In order to include and serve these growers, Dan Fillius, a Food Safety Educator from Iowa State University Extension and Outreach, reached out to leaders of these communities via handwritten letters and, when possible, by direct phone calls.  Several back-and-forth correspondences occurred before access was approved and trainings were scheduled.  In cooperation with the community leaders, three methods were used to reach Plain grower communities during the winter 2018-19 meeting season: 

  1. Hiring transportation for the training in Leon, IA
  2. A produce auction-house training in Southeast IA
  3. An in-home training in a large centrally-located home in Granger, MN: Though the business address of this grower co-op is in Iowa, the community straddles the border with Minnesota. Consequently, the training was held ½ mile over the state line on the Minnesota side. Iowa trainers worked with the Minnesota team to lead this training.           

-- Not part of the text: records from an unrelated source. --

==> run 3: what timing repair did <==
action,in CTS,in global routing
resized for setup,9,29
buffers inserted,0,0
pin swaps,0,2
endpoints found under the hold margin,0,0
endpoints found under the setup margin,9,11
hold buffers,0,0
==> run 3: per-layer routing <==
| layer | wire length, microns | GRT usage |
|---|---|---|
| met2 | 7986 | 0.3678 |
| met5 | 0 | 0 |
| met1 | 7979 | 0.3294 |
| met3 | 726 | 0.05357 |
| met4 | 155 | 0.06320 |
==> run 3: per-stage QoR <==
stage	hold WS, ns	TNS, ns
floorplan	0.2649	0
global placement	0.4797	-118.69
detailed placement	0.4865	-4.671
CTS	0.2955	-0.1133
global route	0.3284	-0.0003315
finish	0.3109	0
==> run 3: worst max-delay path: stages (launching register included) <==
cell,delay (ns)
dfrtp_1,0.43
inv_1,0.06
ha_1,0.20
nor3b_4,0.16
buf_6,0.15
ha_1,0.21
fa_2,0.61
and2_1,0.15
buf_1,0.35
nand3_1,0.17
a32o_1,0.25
===== src/rtl/cpu_clock_ctrl_if.sv =====
// Control/status bundle between the board-side sequencer and its user.
// The master side drives the requests and the slave side drives the clock and status.
interface cpu_clock_ctrl_if #(
  parameter int unsigned CNT_WIDTH = 8,
  parameter int unsigned CYC_WIDTH = 32
);
  logic [CNT_WIDTH-1:0] div_half;
  logic                 run;
  logic                 step;
  logic                 soft_reset;
  logic                 cpu_clk;
  logic                 cpu_clk_rise;
  logic                 cpu_reset;
  logic                 halted;
  logic [CYC_WIDTH-1:0] cycle_count;

  modport master (
    output div_half, run, step, soft_reset,
    input  cpu_clk, cpu_clk_rise, cpu_reset, halted, cycle_count
  );

  modport slave (
    input  div_half, run, step, soft_reset,
    output cpu_clk, cpu_clk_rise, cpu_reset, halted, cycle_count
  );
endinterface


===== src/rtl/cpu_clock_ctrl.sv =====
// CPU clock divider and reset sequencer with run/halt/single-step control
// and a cycle counter of cpu_clk rising edges since the CPU left reset.
module cpu_clock_ctrl #(
  parameter int unsigned CNT_WIDTH    = 8,
  parameter int unsigned DEFAULT_HALF = 4,
  parameter int unsigned RST_HOLD     = 4,
  parameter int unsigned CYC_WIDTH    = 32
) (
  input  logic           CLK100MHZ,
  input  logic           reset,
  cpu_clock_ctrl_if.slave bus
);

  localparam int unsigned HOLD_W = (RST_HOLD > 1) ? $clog2(RST_HOLD) : 1;

  typedef enum logic [1:0] {
    S_HOLD = 2'd0,
    S_RUN  = 2'd1,
    S_HALT = 2'd2,
    S_STEP = 2'd3
  } state_t;

  state_t               state_q, state_nxt;
  logic [CNT_WIDTH-1:0] hc_q, hc_nxt;
  logic [CNT_WIDTH-1:0] h_q, h_nxt;
  logic [CNT_WIDTH-1:0] div_eff;
  logic [HOLD_W-1:0]    hold_q, hold_nxt;
  logic [CYC_WIDTH-1:0] cyc_q, cyc_nxt;
  logic                 clk_q, clk_nxt;
  logic                 rise_q, rise_nxt;
  logic                 rst_q, rst_nxt;
  logic                 halted_q, halted_nxt;
  logic                 active, at_term, period_end, hold_done;

  // A zero half-period request would stall the divider, so it runs at /2 instead.
  assign div_eff    = (bus.div_half == '0) ? CNT_WIDTH'(1) : bus.div_half;
  assign active     = (state_q != S_HALT);
  assign at_term    = active && (hc_q == (h_q - CNT_WIDTH'(1)));
  assign period_end = at_term && clk_q;
  assign hold_done  = (state_q == S_HOLD) && period_end &&
                      (hold_q == HOLD_W'(RST_HOLD - 1));

  // State register
  always_ff @(posedge CLK100MHZ or posedge reset) begin
    if (reset) state_q <= S_HOLD;
    else       state_q <= state_nxt;
  end

  // Next-state: transitions only at period boundaries, except leaving HALT
  always_comb begin
    state_nxt = state_q;
    if (bus.soft_reset) begin
      state_nxt = S_HOLD;
    end else begin
      case (state_q)
        S_HOLD: if (hold_done) state_nxt = bus.run ? S_RUN : S_HALT;
        S_RUN:  if (period_end && !bus.run) state_nxt = S_HALT;
        S_HALT: begin
          if (bus.run)       state_nxt = S_RUN;
          else if (bus.step) state_nxt = S_STEP;
        end
        S_STEP: if (period_end) state_nxt = bus.run ? S_RUN : S_HALT;
        default: state_nxt = S_HOLD;
      endcase
    end
  end

  // Next values of the divider, reset-hold counter and registered outputs
  always_comb begin
    hc_nxt     = hc_q;
    h_nxt      = h_q;
    hold_nxt   = hold_q;
    cyc_nxt    = cyc_q;
    clk_nxt    = clk_q;
    rise_nxt   = 1'b0;
    rst_nxt    = rst_q;
    halted_nxt = (state_nxt == S_HALT);
    if (bus.soft_reset) begin
      hc_nxt   = '0;
      h_nxt    = div_eff;
      hold_nxt = '0;
      cyc_nxt  = '0;
      clk_nxt  = 1'b0;
      rst_nxt  = 1'b1;
    end else if (!active) begin
      hc_nxt  = '0;
      clk_nxt = 1'b0;
    end else if (at_term) begin
      hc_nxt   = '0;
      clk_nxt  = ~clk_q;
      rise_nxt = ~clk_q;
      if (!clk_q && state_q != S_HOLD) cyc_nxt = cyc_q + CYC_WIDTH'(1);
      if (clk_q) begin
        h_nxt = div_eff;
        if (state_q == S_HOLD) begin
          if (hold_done) begin
            rst_nxt  = 1'b0;
            hold_nxt = '0;
          end else begin
            hold_nxt = hold_q + HOLD_W'(1);
          end
        end
      end
    end else begin
      hc_nxt = hc_q + CNT_WIDTH'(1);
    end
  end

  // Datapath and output registers
  always_ff @(posedge CLK100MHZ or posedge reset) begin
    if (reset) begin
      hc_q     <= '0;
      h_q      <= CNT_WIDTH'(DEFAULT_HALF);
      hold_q   <= '0;
      cyc_q    <= '0;
      clk_q    <= 1'b0;
      rise_q   <= 1'b0;
      rst_q    <= 1'b1;
      halted_q <= 1'b0;
    end else begin
      hc_q     <= hc_nxt;
      h_q      <= h_nxt;
      hold_q   <= hold_nxt;
      cyc_q    <= cyc_nxt;
      clk_q    <= clk_nxt;
      rise_q   <= rise_nxt;
      rst_q    <= rst_nxt;
      halted_q <= halted_nxt;
    end
  end

  assign bus.cpu_clk      = clk_q;
  assign bus.cpu_clk_rise = rise_q;
  assign bus.cpu_reset    = rst_q;
  assign bus.halted       = halted_q;
  assign bus.cycle_count  = cyc_q;

endmodule


===== src/flat_wrapper.sv =====
// flat-port wrapper written by rule: the top's interface ports become plain ports
module cpu_clock_ctrl_flat 
#(
  parameter int unsigned CNT_WIDTH    = 8,
  parameter int unsigned DEFAULT_HALF = 4,
  parameter int unsigned RST_HOLD     = 4,
  parameter int unsigned CYC_WIDTH    = 32
)
  (CLK100MHZ, reset, bus_div_half, bus_run, bus_step, bus_soft_reset, bus_cpu_clk, bus_cpu_clk_rise, bus_cpu_reset, bus_halted, bus_cycle_count);
  cpu_clock_ctrl_if #(.CNT_WIDTH(CNT_WIDTH), .CYC_WIDTH(CYC_WIDTH)) bus_i ();
  input  logic CLK100MHZ;
  input  logic reset;
  input wire logic [$bits(bus_i.div_half)-1:0] bus_div_half;
  input wire logic [$bits(bus_i.run)-1:0] bus_run;
  input wire logic [$bits(bus_i.step)-1:0] bus_step;
  input wire logic [$bits(bus_i.soft_reset)-1:0] bus_soft_reset;
  output wire logic [$bits(bus_i.cpu_clk)-1:0] bus_cpu_clk;
  output wire logic [$bits(bus_i.cpu_clk_rise)-1:0] bus_cpu_clk_rise;
  output wire logic [$bits(bus_i.cpu_reset)-1:0] bus_cpu_reset;
  output wire logic [$bits(bus_i.halted)-1:0] bus_halted;
  output wire logic [$bits(bus_i.cycle_count)-1:0] bus_cycle_count;
  assign bus_i.div_half = bus_div_half;
  assign bus_i.run = bus_run;
  assign bus_i.step = bus_step;
  assign bus_i.soft_reset = bus_soft_reset;
  assign bus_cpu_clk = bus_i.cpu_clk;
  assign bus_cpu_clk_rise = bus_i.cpu_clk_rise;
  assign bus_cpu_reset = bus_i.cpu_reset;
  assign bus_halted = bus_i.halted;
  assign bus_cycle_count = bus_i.cycle_count;
  cpu_clock_ctrl #(.CNT_WIDTH(CNT_WIDTH), .DEFAULT_HALF(DEFAULT_HALF), .RST_HOLD(RST_HOLD), .CYC_WIDTH(CYC_WIDTH)) u_core (.CLK100MHZ(CLK100MHZ), .reset(reset), .bus(bus_i));
endmodule

===== config.mk =====
export PLATFORM = sky130hd
export DESIGN_NAME = cpu_clock_ctrl_flat
export DESIGN_NICKNAME = d
export VERILOG_FILES = /design/src/rtl/cpu_clock_ctrl_if.sv /design/src/rtl/cpu_clock_ctrl.sv /design/src/flat_wrapper.sv
export SDC_FILE = /design/constraint.sdc
export NUM_CORES = 1
export LEC_CHECK = 0
export BUFFER_PORTS_ARGS = -buffer_cell sky130_fd_sc_hd__buf_2
export CORE_MARGIN = 10
export CORE_UTILIZATION = 30
export CTS_CLUSTER_DIAMETER = 120
export DETAILED_ROUTE_END_ITERATION = 10
export PLACE_DENSITY = 0.57
export SLEW_MARGIN = 0
export SYNTH_ARGS = -nofsm -noshare
export SYNTH_HDL_FRONTEND = slang
export SYNTH_SLANG_ARGS = --single-unit

===== constraint.sdc =====
create_clock -name CLK100MHZ -period 2.68 [get_ports CLK100MHZ]
set_clock_uncertainty 0.05 [all_clocks]
set_input_delay 0.134 -clock CLK100MHZ [delete_from_list [all_inputs] [get_ports CLK100MHZ]]
set_output_delay 0.134 -clock CLK100MHZ [all_outputs]
set_load 0.1 [all_outputs]

### Word level (Yosys, flattened, before mapping)

Index checks and enable logic that the tools add are counted.

* word-level logic and storage cells: 81
* memory bits (read-only): 0
* memories: 0
* bits in latches: 0
* bits in registers: 56
* bits in writable memories: 0
* input bits: 13
* output and inout port bits: 36

* reductions and logical operators: 21
* shifts and indexed selects: 0
* $lt $le $gt $ge: 0
* multipliers: 0
* divide/modulo/power cells: 0
* eq/ne operators: 8
* bitwise logic cells: 1
* add/subtract/negate cells: 4
* muxes and demuxes: 38

Operator list (number)
* $mux W32: 4
* $mux W8: 8
* $add A32 B1 Y32 const B: 1
* $mux W2: 13
* $reduce_bool A2 Y1: 7
* $mux W1: 12
* $add A8 B1 Y8 const B: 1
* $eq A2 B2 Y1 const B: 4
* $eq A8 B8 Y1: 1
* $logic_not A8 Y1: 1
* $pmux W2 S4: 1
* $sub A8 B1 Y8 const B: 1
* $logic_and A1 B1 Y1: 6
* $reduce_and A3 Y1: 2
* $reduce_and A5 Y1: 1
* $reduce_and A4 Y1: 1
* $ne A3 B3 Y1 const B: 1
* $add A2 B1 Y2 const B: 1
* $eq A2 B1 Y1 const B: 1
* $logic_not A1 Y1: 2
* $logic_not A2 Y1: 1
* $ne A2 B2 Y1 const B: 1
* $not A1 Y1: 1

### Logic depth before layout (Yosys ltp)

Gate-level depths: netlist of run 1.

* depth in word-level cells: 12
* mapped depth: 10
* gate-level depth less buffers: 8

### Worst setup path before layout of run 1

No wires, ideal clock.

* kind: register to register
* start: register u_core.cyc_q[3], in the netlist u_core.bus.cycle_count[3]
* end: register u_core.cyc_q[29], in the netlist u_core.bus.cycle_count[29]
* path slack: -421 ps
* required time: 2552 ps
* data arrival time: 2973 ps
* path buffers: 1
* library setup time: 78 ps
* period minus slack after synthesis: 3101 ps
* cell stages (with the launch flop): 8
* path through: dfrtp_1 > and4_1 > clkbuf_1 > nand2_1 > nor3_1 > nand3_1 > or4_1 > a21oi_1

* longest elaborated chain between the ends: 5

Ends and longest elaborated chain
* start: declaration: RTL line cpu_clock_ctrl.sv:28 `logic [CYC_WIDTH-1:0] cyc_q, cyc_nxt;`
* start signal: assignment: RTL line cpu_clock_ctrl.sv:124 `cyc_q <= cyc_nxt;`
* $add A32 B1 Y32: RTL line cpu_clock_ctrl.sv:92 `if (!clk_q && state_q != S_HOLD) cyc_nxt = cyc_q + CYC_WIDTH'(1);`
* $mux W32: RTL line cpu_clock_ctrl.sv:92
* $mux W32: RTL line cpu_clock_ctrl.sv:88 `end else if (at_term) begin`
* $mux W32: RTL line cpu_clock_ctrl.sv:85 `end else if (!active) begin`
* $mux W32: RTL line cpu_clock_ctrl.sv:78 `if (bus.soft_reset) begin`

No other way between the ends. The select of a mux whose other input is x is not followed.
A chain may end at the register's enable or synchronous reset.

### Worst setup path in the final report of run 1

* start: register u_core.h_q[0]
* end: register u_core.cyc_q[25], in the netlist u_core.bus.cycle_count[25]

* longest elaborated chain between the ends: 5

Ends and longest elaborated chain
* start: declaration: RTL line cpu_clock_ctrl.sv:25 `logic [CNT_WIDTH-1:0] h_q, h_nxt;`
* start signal: assignment: RTL line cpu_clock_ctrl.sv:113 `h_q <= CNT_WIDTH'(DEFAULT_HALF);`
* start signal: assignment: RTL line cpu_clock_ctrl.sv:122 `h_q <= h_nxt;`
* $sub A8 B1 Y8: RTL line cpu_clock_ctrl.sv:38 `assign at_term = active && (hc_q == (h_q - CNT_WIDTH'(1)));`
* $eq A8 B8 Y1: RTL line cpu_clock_ctrl.sv:38
* $logic_and A1 B1 Y1: RTL line cpu_clock_ctrl.sv:38
* $reduce_bool A2 Y1 (no line)
* $reduce_and A3 Y1 (no line)

No other way between the ends.

==> results of run 1 <==
state kept, by name, indices dropped and copies added, names as in the netlist:
name and flops:
u_core.state_q 2, u_core.bus.cpu_reset 1, u_core.bus.cpu_clk_rise 1, u_core.bus.cpu_clk 1, u_core.h_q 8, u_core.bus.cycle_count 32
u_core.hc_q 8, u_core.hold_q 2, u_core.bus.halted 1
per-layer routing:
layer | vias to the layer above | wire, um | global-route usage [%]
li1 | 1381 | - | -
met4 | 0 | 36 | 2.43
met5 | - | 0 | 0
met3 | 4 | 366 | 3.08
met1 | 1410 | 3870 | 14.1
met2 | 42 | 4230 | 18.6
per-stage QoR:
| stage | power [mW] | hold slack [ns] | setup WS [ns] | setup TNS (ns) |
|---|---|---|---|---|
| floorplan | 1.03 | 0.235 | -0.134 | -0.973 |
| global placement | 1.10 | 0.161 | -0.180 | -2.52 |
| detailed placement | 1.11 | 0.161 | -0.195 | -3.17 |
| CTS | 1.63 | 0.00132 | -0.136 | -2.74 |
| global route | 1.71 | 0.00141 | -0.214 | -6.54 |
| finish | 1.62 | 0.0161 | -0.126 | -2.73 |
layout make-up:
type	count	area (sq um)
Inverter	12	45.0
Multi-Input combinational cell	247	1770
Timing Repair Buffer	87	598
Clock inverter	2	15.0
Sequential cell	56	1420
Tap cell	136	170
Fill cell	1023	6230
Clock buffer	6	82.6
power breakdown:
| group | total, mW | internal [mW] | leakage [nW] | switching, mW |
|---|---|---|---|---|
| Sequential | 0.890 | 0.865 | 0.740 | 0.0247 |
| Combinational | 0.227 | 0.0982 | 0.924 | 0.128 |
| Clock | 0.507 | 0.210 | 0.0434 | 0.297 |
timing repair:
item	in CTS	in global routing
hold buffers	1	1
endpoints found under the setup margin	43	54
endpoints found under the hold margin	22	1
setup buffers	3	3
pin swaps	3	2
gates resized for setup	11	14
critical path, stage by stage (launching register included):
cell	delay, ns
dfrtp_1	0.42
or4_4	0.49
or4_4	0.45
a211oi_4	0.31
o2111ai_4	0.15
buf_12	0.20
or4_1	0.52
a21oi_2	0.14
layout by cell type, fill, tap and decap left out, drive strengths merged, types with 11 or more instances in the layout:
master	instances
or3	17
nand3	19
nand2	17
nor2	18
o21ai	21
buf	85
a21oi	34
or4	11
inv	12
dfrtp	54
final timing paths:
check                                   start                    endpoint  slack, ns  depth (start not counted)
setup / recovery                u_core.h_q[0]  u_core.bus.cycle_count[25]      -0.13                          7
hold / removal                bus_div_half[3]               u_core.h_q[3]       0.02                          2
setup reg to reg                u_core.h_q[0]  u_core.bus.cycle_count[25]      -0.13                          7
hold reg to reg            u_core.bus.cpu_clk     u_core.bus.cpu_clk_rise       0.47                          1
max in group asynchronous               reset        u_core.bus.cpu_reset       1.50                          4
min in group asynchronous               reset   u_core.bus.cycle_count[6]       0.34                          3
cells by family after synthesis:
family / share of synthesized area, %
AO/OA/AOI/OAI: 17.9
XOR/XNOR: 4.42
adder cells (fa/ha/maj): 1.58
buffers and inverters: 3.67
flip-flops: 44.3
multiplexers: 4.27
AND/OR/NAND/NOR: 23.9
==> metrics.md, run 1 <==
| Metric | Value |
|---|---|
| Worst skew pair latency | `0.31 ns` |
| First-pass GRT wire length | `13900 um` |
| Initial drt markers | `144` |
| Setup crit start kind | `flip-flop` |
| Mean routed wirelength per cell | `15.6 um` |
| Final Non-Filler Cells | `546` |
| Syn Area/Cell | `9.57 sq um` |
| P per Cell Area | `397 nW/um^2` |
| Dpl hpwl | `6070 um` |
| Mapped Cells | `331` |
| Layout cells sized above 1 | `34.1%` |
| Crit path max fanout | `28` |
| Outcome | `finished, violations left` |
| Top FF cell, synth | `dfrtp_1` |
| Std cell rows | `37` |
| Die area | `15100 sq um` |
| Total GRT Usage | `11.2%` |
| H-tree levels | `2` |
| Via count | `2837` |
| Async set-or-reset flop fraction in the synthesized netlist | `100%` |
| Largest net degree at the start of global routing | `33` |
| # DRC | `0` |
| Failing checks | `setup timing` |
| Cell with the most instances after synthesis | `dfrtp_1` |
| RSZ-0062 raised after global routing | `true` |
| Final worst slack | `-0.126 ns` |
| Die X | `123 um` |
| Synth cell count leaders | `dfrtp_1 (54), a21oi_1 (34), o21ai_0 (21)` |
| Number of global-route vias before repair | `2767` |
| Setup Viol. Count Final | `34` |
| Clock-pin slew on the worst setup and hold paths | `0.11 ns` |
| Final number of hold-violating endpoints | `0` |
| Arrival @ worst endpoint | `3.00 ns` |
| Slew Viols, Final | `0` |
| Yosys warns | `0` |
| HP Class | `in2reg` |
| Required time worst endpoint | `2.87 ns` |
| Slew @ Worst Pin | `0.527 ns` |
| Fmax | `356 MHz` |
| Relative slew margins | `64.8%` |
| Routed WL | `8500 um` |
| Placed cells | `530` |
| Largest area contributor in the netlist | `dfrtp_1` |
| CTS tree | `done` |
| EDFF count, synth | `0` |
| Number of diodes | `0` |
| Top cell type's share of synthesized area | `42.7%` |
| Layout area overhead | `29.2%` |
| DRT Pass-1 Iters | `4` |
| Minimum clock period | `2.81 ns` |
| Yosys cell types | `53` |
| CP Class | `reg2reg` |
| Core Region | `10300 sq um` |
| VDD IR max | `0.193 mV` |
| I/O Buffers | `48` |
| Max_cap viols | `0` |
| IO Pins | `49` |
| Cell area after placement | `3810 sq um` |
| Syn Nets | `348` |
| Initial Util | `30.7%` |
| Top cells by area, synth | `dfrtp_1 (43%), a21oi_1 (5.4%), or3_1 (3.4%)` |
| Synth Cell Area | `3170 sq um` |
| Clock buffer depth | `2` |
| Core occupancy in the finished layout | `39.7%` |
| CP Capture Type | `flip-flop` |
| Vias per inst | `5.20` |
| CTS sink count | `56` |
| Final Cell Area | `4090 sq um` |
| FF+latch count, synth | `56` |
| Post-synthesis sequential area ratio | `44.3%` |
| Num CTS Buffers | `5` |
| Final net count | `426` |
| Die Y | `123 um` |
| Clk Tree Root Cell | `clkbuf_8` |
| GRT overflow | `0` |
| Tcrit/Tclk final | `105%` |
| Final GP Congestion | `0.810` |
| Leak Pwr | `1.71 nW` |
| Initial antenna violation count | `0` |
| Routed Antenna Nets | `0` |
No activity file was read; power rests on OpenSTA's default activity.
==> run 2: changes to the inputs <==
--- a/config.mk
+++ b/config.mk
@@ -7,10 +7,10 @@
 export LEC_CHECK = 0
 export BUFFER_PORTS_ARGS = -buffer_cell sky130_fd_sc_hd__buf_2
 export CORE_MARGIN = 10
-export CORE_UTILIZATION = 30
+export CORE_UTILIZATION = 51
 export CTS_CLUSTER_DIAMETER = 120
 export DETAILED_ROUTE_END_ITERATION = 10
-export PLACE_DENSITY = 0.57
+export PLACE_DENSITY = 0.84
 export SLEW_MARGIN = 0
 export SYNTH_ARGS = -nofsm -noshare
 export SYNTH_HDL_FRONTEND = slang
==> run 2 against run 1 <==
Net effect:
- the run still ends with setup timing left
- critical path depth unchanged
- via count increased by 2.5%
- register-to-register slack got worse by 0.02 ns
- critical endpoint is now u_core.bus.cycle_count[29]
==> metrics.md, run 2 (same netlist as run 1, synthesis figures left out) <==
| Metric | Value |
|---|---|
| I/O Buffers | `48 (unchanged)` |
| Mean routed wirelength per cell | `17.2 um (was 15.6 um)` |
| Final hold slack | `0.00955 ns (was 0.0161 ns)` |
| Std cell rows | `28 (was 37)` |
| First-pass GRT wire length | `13700 um (was 13900 um)` |
| Most common cell after layout, fill and taps aside | `buf_2 (unchanged)` |
| Final number of hold-violating endpoints | `0 (unchanged)` |
| Max_cap viols | `0 (unchanged)` |
| Tcrit/Tclk final | `106% (was 105%)` |
| Minimum clock period | `2.83 ns (was 2.81 ns)` |
| Number of diodes | `0 (unchanged)` |
| Clock-pin slew on the worst setup and hold paths | `0.11 ns (about the same)` |
| Final net count | `424 (was 426)` |
| Clk Tree Root Cell | `clkbuf_8 (unchanged)` |
| Largest stage delay, worst path | `0.53 ns (was 0.52 ns)` |
| CP Capture Type | `flip-flop (unchanged)` |
| P per Cell Area | `399 nW/um^2 (was 397 nW/um^2)` |
| Relative slew margins | `42.8% (was 64.8%)` |
| Core occupancy in the finished layout | `67.6% (was 39.7%)` |
| Die Y | `98.8 um (was 123 um)` |
| Layout area overhead | `27.8% (was 29.2%)` |
| CP most frequent cell | `or4_4 (unchanged)` |
| Flop2flop setup slack | `-0.15 ns (was -0.13 ns)` |
| CTS sink count | `56 (unchanged)` |
| Final GP Congestion | `0.822 (was 0.810)` |
| Critical-path cell list | `or4_4, or4_4, a211oi_4, o2111ai_4, buf_12, or4_1, a21oi_1 (was or4_4, or4_4, a211oi_4, o2111ai_4, buf_12, or4_1, a21oi_2)` |
| RSZ-0062 raised after global routing | `true (unchanged)` |
| Vias per inst | `6.02 (was 5.20)` |
| Failing checks | `setup timing (unchanged)` |
| Commonest non-fill, non-tap cells in the layout | `buf_2 (48), dfrtp_1 (44), a21oi_1 (30) (was buf_2 (48), dfrtp_1 (44), a21oi_1 (32))` |
| Final worst slack | `-0.150 ns (was -0.126 ns)` |
| Hold path cells | `2 (unchanged)` |
| Routed Antenna Nets | `0 (unchanged)` |
| Leak Pwr | `1.71 nW (about the same)` |
| VDD IR max | `0.338 mV (was 0.193 mV)` |
| Setup Viol. Count Final | `37 (was 34)` |
| HP Class | `in2reg (unchanged)` |
| IO Pins | `49 (unchanged)` |
| Largest net degree at the start of global routing | `46 (was 33)` |
| Largest register FFs | `32 (unchanged)` |
| Initial antenna violation count | `0 (unchanged)` |
| Total GRT Usage | `16.4% (was 11.2%)` |
| Worst skew pair latency | `0.33 ns (was 0.31 ns)` |
| Final Non-Filler Cells | `483 (was 546)` |
| Num CTS Buffers | `5 (unchanged)` |
| Number of global-route vias before repair | `2892 (was 2767)` |
| Arrival @ worst endpoint | `3.02 ns (was 3.00 ns)` |
| Fmax | `353 MHz (was 356 MHz)` |
| Crit path max fanout | `14 (was 28)` |
| CP Class | `reg2reg (unchanged)` |
| Placed cells | `465 (was 530)` |
| Die area | `9760 sq um (was 15100 sq um)` |
| Routed WL | `8310 um (was 8500 um)` |
| Outcome | `finished, violations left (unchanged)` |
| Slew @ Worst Pin | `0.858 ns (was 0.527 ns)` |
| Layout cells sized above 1 | `35.0% (was 34.1%)` |
| DRT Pass-1 Iters | `4 (unchanged)` |
| Die X | `98.8 um (was 123 um)` |
| Core Region | `5990 sq um (was 10300 sq um)` |
| Worst R2R Path Depth | `7 (unchanged)` |
| Required time worst endpoint | `2.87 ns (about the same)` |
| Initial Util | `52.9% (was 30.7%)` |
| Initial drt markers | `125 (was 144)` |
| CTS tree | `done (unchanged)` |
| H-tree levels | `2 (unchanged)` |
| Setup crit start kind | `flip-flop (unchanged)` |
| Via count | `2907 (was 2837)` |
| Dpl hpwl | `5790 um (was 6070 um)` |
| Clock buffer depth | `2 (unchanged)` |
| # DRC | `0 (unchanged)` |
| Slew Viols, Final | `0 (unchanged)` |
| CP max stage cell | `or4_4 (was or4_1)` |
| GRT overflow | `0 (unchanged)` |
[run 2: per-layer routing]
metal / wire length [um] / up-vias / global-route usage, %
li1: - / 1381 / -
met2: 4320 / 82 / 27.7
met1: 3450 / 1435 / 20.2
met4: 105 / 0 / 4.63
met5: 0 / - / 0
met3: 436 / 9 / 3.91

Distance is not the only consideration to make for travel. Since PSA trainings happen in the winter in Iowa, daylight hours are shorter during training season. Some buggies have lights for night travel, but it is still best to travel during daylight. The start and end times were adjusted so that transportation would occur during daylight hours. The typical timing of 9-5 was shifted to 8:30-4:30 in mid-February to allow safe travel.

Iowa uses an online registration system that produces auto-filled forms with farmer names and addresses that are used to send course certificates. The Plain communities did not use the online registration system which necessitated completing registration forms prior to the start of class.  It is advisable to send paper registration forms for the group to fill out ahead of time in order to minimize delays at the training. Sending these at least a few weeks early is recommended since the community members don’t always see each other frequently. Registration forms should be reviewed prior to leaving the training site as any corrections needed or follow up questions are difficult to address later.

Materials that are given to other growers on USB drives were printed out and displayed on a table for participants to take as they pleased. Additionally, since the UC Davis Excel sheet for calculating Microbial Water Quality Profiles (MWQP’s) relies on computers, groups were given print-outs of the “calculate MWQP’s by hand” document developed by Don Stoeckel of the Produce Safety Alliance.

Building on the trust established through these courses, the Iowa team has since been invited to three farms in Plain communities to conduct detailed onsite support through On Farm Readiness Reviews (OFRR).